▸ EXERCISE MATERIAL
===== src/verilog/cies_exec.sv =====
// Notes on behaviour
// - Skip-high: bit set discards next, two cycles
// - Call pushes return address on the same edge that PC changes
// - Call: literal to PC[10:0], latch[6:3] above
// - Call takes two cycles, flags untouched
// - Computed call: push, acc low, latch high
// - Computed call takes two cycles, flags untouched
// - Zero-file clears register, sets zero flag
// - Zero-accumulator clears acc, sets zero flag only
// - Watchdog kick clears counter and prescaler
// - Watchdog kick sets expiry and sleep flags; same-cycle expiry or sleep entry wins
// - Invert-file complements, zero flag from result
// - Destination bit picks accumulator or file
// - Decrement-file wraps mod 256, zero flag, no skip
// - Skip-low: bit clear discards next, two cycles
//
// Chosen here: the APB slave port and the register offsets.
`timescale 1ns/1ps
`include "cies_params.svh"

module cies_exec #(
	parameter int WDT_CNT_W = `CIES_WDT_CNT_W,
	parameter int WDT_PRE_W = `CIES_WDT_PRE_W
) (
	// Clock and reset
	input wire logic clock_in,
	input wire logic rstn_in,
	// Decoded instruction
	input wire logic instr_valid_in,
	input wire cies_pkg::cies_op_t op_in,
	input wire logic [`CIES_FADDR_W-1:0] file_addr_in,
	input wire logic [`CIES_BSEL_W-1:0] bit_sel_in,
	input wire logic dest_in,
	input wire logic [`CIES_LIT_W-1:0] literal_in,
	output logic instr_ready_out,
	// Core state
	input wire logic sleep_enter_in,
	output logic [`CIES_PC_W-1:0] pc_out,
	output logic [`CIES_DATA_W-1:0] acc_out,
	output logic [`CIES_PC_W-1:0] stack_top_entry_out,
	output logic stack_push_out,
	output logic zero_flag_out,
	output logic expiry_flag_n_out,
	output logic sleep_flag_n_out,
	// APB slave
	input wire logic psel,
	input wire logic penable,
	input wire logic pwrite,
	input wire logic [11:0] paddr,
	input wire logic [31:0] pwdata,
	output logic [31:0] prdata,
	output logic pready,
	output logic pslverr
);

	// ----------------------------------------
	// State
	// ----------------------------------------
	cies_pkg::cies_state_t state, next_state;
	logic [`CIES_PC_W-1:0] pc, next_pc;
	logic [`CIES_DATA_W-1:0] acc, next_acc;
	logic [`CIES_LATCH_W-1:0] latch, next_latch;
	logic [`CIES_PC_W-1:0] stack_top, next_stack_top;
	logic push, next_push;
	logic zero, next_zero;
	logic expiry_n, next_expiry_n;
	logic sleep_n, next_sleep_n;
	logic ready, next_ready;
	logic [WDT_PRE_W-1:0] wdt_pre, next_wdt_pre;
	logic [WDT_CNT_W-1:0] wdt_cnt, next_wdt_cnt;
	logic [31:0] rdata, next_rdata;
	logic rdy, next_rdy;
	logic err, next_err;

	// File bank access
	logic file_we;
	logic [`CIES_FADDR_W-1:0] file_waddr;
	logic [`CIES_DATA_W-1:0] file_wdata;
	logic [`CIES_DATA_W-1:0] file_q;
	logic [`CIES_DATA_W-1:0] apb_file_q;

	// Instruction decode helpers
	logic take;
	logic tested_bit;
	logic [`CIES_DATA_W-1:0] result;
	logic writes_result;
	logic instr_file_we;
	logic acc_by_instr;
	logic wdt_expire;

	// APB decode helpers
	logic apb_setup;
	logic apb_write_done;
	logic file_hit;
	logic reg_hit;
	logic [`CIES_FADDR_W-1:0] apb_file_addr;

	cies_file_bank #(
		.DEPTH(128)
	) u_bank (
		.clock_in(clock_in),
		.wr_en_in(file_we),
		.wr_addr_in(file_waddr),
		.wr_data_in(file_wdata),
		.rd_a_addr_in(file_addr_in),
		.rd_a_data_out(file_q),
		.rd_b_addr_in(apb_file_addr),
		.rd_b_data_out(apb_file_q)
	);

	// ----------------------------------------
	// Decode
	// ----------------------------------------
	assign take = instr_valid_in && ready;
	assign tested_bit = file_q[bit_sel_in];
	assign apb_file_addr = paddr[8:2];
	assign file_hit = paddr[`CIES_FILE_SEL_HI:`CIES_FILE_SEL_LO] == `CIES_FILE_SEL_VAL;
	assign apb_setup = psel && !penable;
	assign apb_write_done = psel && penable && pready && pwrite;

	always_comb begin
		result = 8'h00;
		writes_result = 1'b0;
		case (op_in)
			cies_pkg::CIES_OP_ZERO_FILE: begin
				result = 8'h00;
				writes_result = 1'b1;
			end
			cies_pkg::CIES_OP_INVERT_FILE: begin
				result = ~file_q;
				writes_result = 1'b1;
			end
			cies_pkg::CIES_OP_DECREMENT_FILE: begin
				result = file_q - 8'h01;
				writes_result = 1'b1;
			end
			default: begin
				result = 8'h00;
				writes_result = 1'b0;
			end
		endcase
	end

	// Zero-file always lands in the file; the others follow the destination bit
	assign instr_file_we = take && writes_result &&
		(dest_in || op_in == cies_pkg::CIES_OP_ZERO_FILE);
	assign acc_by_instr = take && (op_in == cies_pkg::CIES_OP_ZERO_ACCUMULATOR ||
		(writes_result && !dest_in && op_in != cies_pkg::CIES_OP_ZERO_FILE));

	// Instruction write beats a bus write landing in the same cycle
	always_comb begin
		file_we = 1'b0;
		file_waddr = file_addr_in;
		file_wdata = result;
		if (instr_file_we) begin
			file_we = 1'b1;
		end else if (apb_write_done && file_hit) begin
			file_we = 1'b1;
			file_waddr = apb_file_addr;
			file_wdata = pwdata[`CIES_DATA_W-1:0];
		end
	end

	// ----------------------------------------
	// Sequencer and core registers
	// ----------------------------------------
	always_comb begin
		next_state = state;
		next_pc = pc;
		next_acc = acc;
		next_latch = latch;
		next_stack_top = stack_top;
		next_push = 1'b0;
		next_zero = zero;
		case (state)
			cies_pkg::CIES_ST_EXEC: begin
				if (take) begin
					next_pc = pc + 15'h0001;
					case (op_in)
						cies_pkg::CIES_OP_SKIP_IF_BIT_HIGH: begin
							if (tested_bit) begin
								next_state = cies_pkg::CIES_ST_SECOND;
							end
						end
						cies_pkg::CIES_OP_SKIP_IF_BIT_LOW: begin
							if (!tested_bit) begin
								next_state = cies_pkg::CIES_ST_SECOND;
							end
						end
						cies_pkg::CIES_OP_SUBROUTINE_JUMP: begin
							next_stack_top = pc + 15'h0001;
							next_push = 1'b1;
							next_pc = {latch[6:3], literal_in};
							next_state = cies_pkg::CIES_ST_SECOND;
						end
						cies_pkg::CIES_OP_SUBROUTINE_JUMP_COMPUTED: begin
							next_stack_top = pc + 15'h0001;
							next_push = 1'b1;
							next_pc = {latch, acc};
							next_state = cies_pkg::CIES_ST_SECOND;
						end
						cies_pkg::CIES_OP_ZERO_FILE: begin
							next_zero = 1'b1;
						end
						cies_pkg::CIES_OP_ZERO_ACCUMULATOR: begin
							next_acc = 8'h00;
							next_zero = 1'b1;
						end
						cies_pkg::CIES_OP_INVERT_FILE, cies_pkg::CIES_OP_DECREMENT_FILE: begin
							next_zero = result == 8'h00;
							if (!dest_in) begin
								next_acc = result;
							end
						end
						default: begin
							next_state = cies_pkg::CIES_ST_EXEC;
						end
					endcase
				end
			end
			cies_pkg::CIES_ST_SECOND: begin
				// Forced no-op slot; a skip steps over the discarded word
				if (!push) begin
					next_pc = pc + 15'h0001;
				end
				next_state = cies_pkg::CIES_ST_EXEC;
			end
			default: begin
				next_state = cies_pkg::CIES_ST_EXEC;
			end
		endcase
		// Software writes lose to an instruction touching the same register
		if (apb_write_done && !file_hit) begin
			if (paddr == `CIES_OFF_ACC && !acc_by_instr) begin
				next_acc = pwdata[`CIES_DATA_W-1:0];
			end
			if (paddr == `CIES_OFF_LATCH) begin
				next_latch = pwdata[`CIES_LATCH_W-1:0];
			end
		end
		next_ready = next_state == cies_pkg::CIES_ST_EXEC;
	end

	always_ff @(posedge clock_in) begin
		if (!rstn_in) begin
			state <= cies_pkg::CIES_ST_EXEC;
			pc <= `CIES_RST_PC;
			acc <= `CIES_RST_ACC;
			latch <= `CIES_RST_LATCH;
			stack_top <= `CIES_RST_PC;
			push <= 1'b0;
			zero <= 1'b0;
			ready <= 1'b1;
		end else begin
			state <= next_state;
			pc <= next_pc;
			acc <= next_acc;
			latch <= next_latch;
			stack_top <= next_stack_top;
			push <= next_push;
			zero <= next_zero;
			ready <= next_ready;
		end
	end

	// ----------------------------------------
	// Watchdog and power flags
	// ----------------------------------------
	assign wdt_expire = (&wdt_pre) && (&wdt_cnt);

	always_comb begin
		next_wdt_pre = wdt_pre + 1'b1;
		next_wdt_cnt = (&wdt_pre) ? wdt_cnt + 1'b1 : wdt_cnt;
		next_expiry_n = expiry_n;
		next_sleep_n = sleep_n;
		if (take && op_in == cies_pkg::CIES_OP_WATCHDOG_KICK) begin
			next_wdt_pre = '0;
			next_wdt_cnt = '0;
			next_expiry_n = 1'b1;
			next_sleep_n = 1'b1;
		end
		// Hardware events win over the kick in the same cycle
		if (wdt_expire) begin
			next_expiry_n = 1'b0;
		end
		if (sleep_enter_in) begin
			next_sleep_n = 1'b0;
		end
	end

	always_ff @(posedge clock_in) begin
		if (!rstn_in) begin
			wdt_pre <= '0;
			wdt_cnt <= '0;
			expiry_n <= 1'b1;
			sleep_n <= 1'b1;
		end else begin
			wdt_pre <= next_wdt_pre;
			wdt_cnt <= next_wdt_cnt;
			expiry_n <= next_expiry_n;
			sleep_n <= next_sleep_n;
		end
	end

	// ----------------------------------------
	// APB slave
	// ----------------------------------------
	// Read data is captured in the setup cycle so it leaves a flop
	always_comb begin
		next_rdata = 32'h0000_0000;
		reg_hit = 1'b1;
		if (file_hit) begin
			next_rdata[`CIES_DATA_W-1:0] = apb_file_q;
		end else begin
			case (paddr)
				`CIES_OFF_ACC: next_rdata[`CIES_DATA_W-1:0] = acc;
				`CIES_OFF_LATCH: next_rdata[`CIES_LATCH_W-1:0] = latch;
				`CIES_OFF_STATUS: begin
					next_rdata[`CIES_ST_ZERO] = zero;
					next_rdata[`CIES_ST_SLEEP_N] = sleep_n;
					next_rdata[`CIES_ST_EXPIRY_N] = expiry_n;
				end
				`CIES_OFF_PC: next_rdata[`CIES_PC_W-1:0] = pc;
				`CIES_OFF_STACK: next_rdata[`CIES_PC_W-1:0] = stack_top;
				`CIES_OFF_WDT: begin
					next_rdata[WDT_CNT_W-1:0] = wdt_cnt;
					next_rdata[`CIES_WDT_PRE_LSB +: WDT_PRE_W] = wdt_pre;
				end
				default: reg_hit = 1'b0;
			endcase
		end
		if (!(apb_setup && !pwrite)) begin
			next_rdata = 32'h0000_0000;
		end
		next_rdy = apb_setup;
		next_err = apb_setup && !reg_hit;
	end

	always_ff @(posedge clock_in) begin
		if (!rstn_in) begin
			rdata <= 32'h0000_0000;
			rdy <= 1'b0;
			err <= 1'b0;
		end else begin
			rdata <= next_rdata;
			rdy <= next_rdy;
			err <= next_err;
		end
	end

	// ----------------------------------------
	// Outputs
	// ----------------------------------------
	assign instr_ready_out = ready;
	assign pc_out = pc;
	assign acc_out = acc;
	assign stack_top_entry_out = stack_top;
	assign stack_push_out = push;
	assign zero_flag_out = zero;
	assign expiry_flag_n_out = expiry_n;
	assign sleep_flag_n_out = sleep_n;
	assign prdata = rdata;
	assign pready = rdy;
	assign pslverr = err;

endmodule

▸ ABOUT THIS EXERCISE
Reproduce exactly every line that sits between the start of the entries and the line bearing "flag, no skip", counting both of those lines.

▸ SOLUTION FOR THIS PROBLEM
===== src/verilog/cies_exec.sv =====
// Notes on behaviour
// - Skip-high: bit set discards next, two cycles
// - Call pushes return address on the same edge that PC changes
// - Call: literal to PC[10:0], latch[6:3] above
// - Call takes two cycles, flags untouched
// - Computed call: push, acc low, latch high
// - Computed call takes two cycles, flags untouched
// - Zero-file clears register, sets zero flag
// - Zero-accumulator clears acc, sets zero flag only
// - Watchdog kick clears counter and prescaler
// - Watchdog kick sets expiry and sleep flags; same-cycle expiry or sleep entry wins
// - Invert-file complements, zero flag from result
// - Destination bit picks accumulator or file
// - Decrement-file wraps mod 256, zero flag, no skip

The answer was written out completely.